19th-century English Christian hymn

"Lift High the Cross" is a 19th century English Christian hymn. It was written in 1887 by George Kitchin and revised in 1916 by Michael R. Newbolt.

== History ==
Kitchin wrote "Lift High the Cross" in 1887, while he was the Church of England Dean of Winchester, for the Society for the Propagation of the Gospel. It has been suggested that the hymn was inspired by the story of Constantine the Great's conversion to Christianity after seeing a cross with "In hoc signo vinces" on it. It was intended as a festival hymn and was first performed in Winchester Cathedral. In 1916, Newbolt revised the hymn so that it was in twelve couplets and it was printed in the 1916 Supplement to Hymns Ancient and Modern. In that same revision, "Lift High the Cross" was set to the tune of "Crucifer" by Sydney Nicholson. The hymn is often sung during Lent or Holy Week but is also used as a processional hymn or recessional hymn before or after a church service.
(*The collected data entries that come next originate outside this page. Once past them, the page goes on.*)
==> flow/run.sh <==
#!/bin/bash
# the make line also repeats each setting of config.mk as NAME=value (left out here)
make -C /OpenROAD-flow-scripts/flow DESIGN_CONFIG=/design/flow/config.mk WORK_HOME=/design/flow/orfs CLKGATE_MAP_FILE= finish
==> flow/config.mk <==
export PLATFORM = sky130hd
export DESIGN_NAME = execute
export DESIGN_NICKNAME = execute
export VERILOG_FILES = /design/flow/design.v
export SDC_FILE = /design/flow/constraint.sdc
export NUM_CORES = 4
export LEC_CHECK = 0
export CAP_MARGIN = 20
export CELL_PAD_IN_SITES_GLOBAL_PLACEMENT = 3
export CORE_ASPECT_RATIO = 1.05
export CORE_MARGIN = 8
export CORE_UTILIZATION = 35
export CTS_CLUSTER_DIAMETER = 226
export CTS_CLUSTER_SIZE = 54
export HOLD_SLACK_MARGIN = 0.27
export PLACE_DENSITY_LB_ADDON = 0.29
export SETUP_SLACK_MARGIN = -1.19
export SLEW_MARGIN = 20
export TNS_END_PERCENT = 10
==> flow/constraint.sdc <==
create_clock -name core_clock -period 12.0 [get_ports {clk}]
set_input_delay 2.4000 -clock core_clock [delete_from_list [all_inputs] [get_ports {clk}]]
set_output_delay 2.4000 -clock core_clock [all_outputs]
set_load 0.01 [all_outputs]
"Lift High the Cross" was first published in the United States in 1974 by Donald Hustad in Hymns for the Living Church and since then has appeared in a number of different hymnals outside England. In 1978 it appeared in the Lutheran Book of Worship, the hymnal for the Evangelical Lutheran Church in America. In 1982 it appeared in Lutheran Worship, the hymnal for the Lutheran Church-Missouri Synod. In 1989 the hymn was included in The United Methodist Hymnal, but with a replacement first verse as the original was considered to be too militaristic.

== Critical analysis ==

A recording of the hymn tune, played on the organ.

The lyrics of "Lift High the Cross" have been subject to discussion. Stanley L. Osbourne wrote that the hymn's "images are biblical, its moods expectant, its promises courageous, and its demands costly" while stating that the cross in the hymn is a symbol of the love of Jesus. However, there has been a view from Christian scholars that the hymn is an endorsement of the Gospel of John's description of the Passion (remembered on Good Friday) and focuses on the cross as a source of agony rather than as a throne of Jesus. Usage of the hymn on Easter Sunday is often contextualized as the cross being a sign of resurrection rather than of death and shame.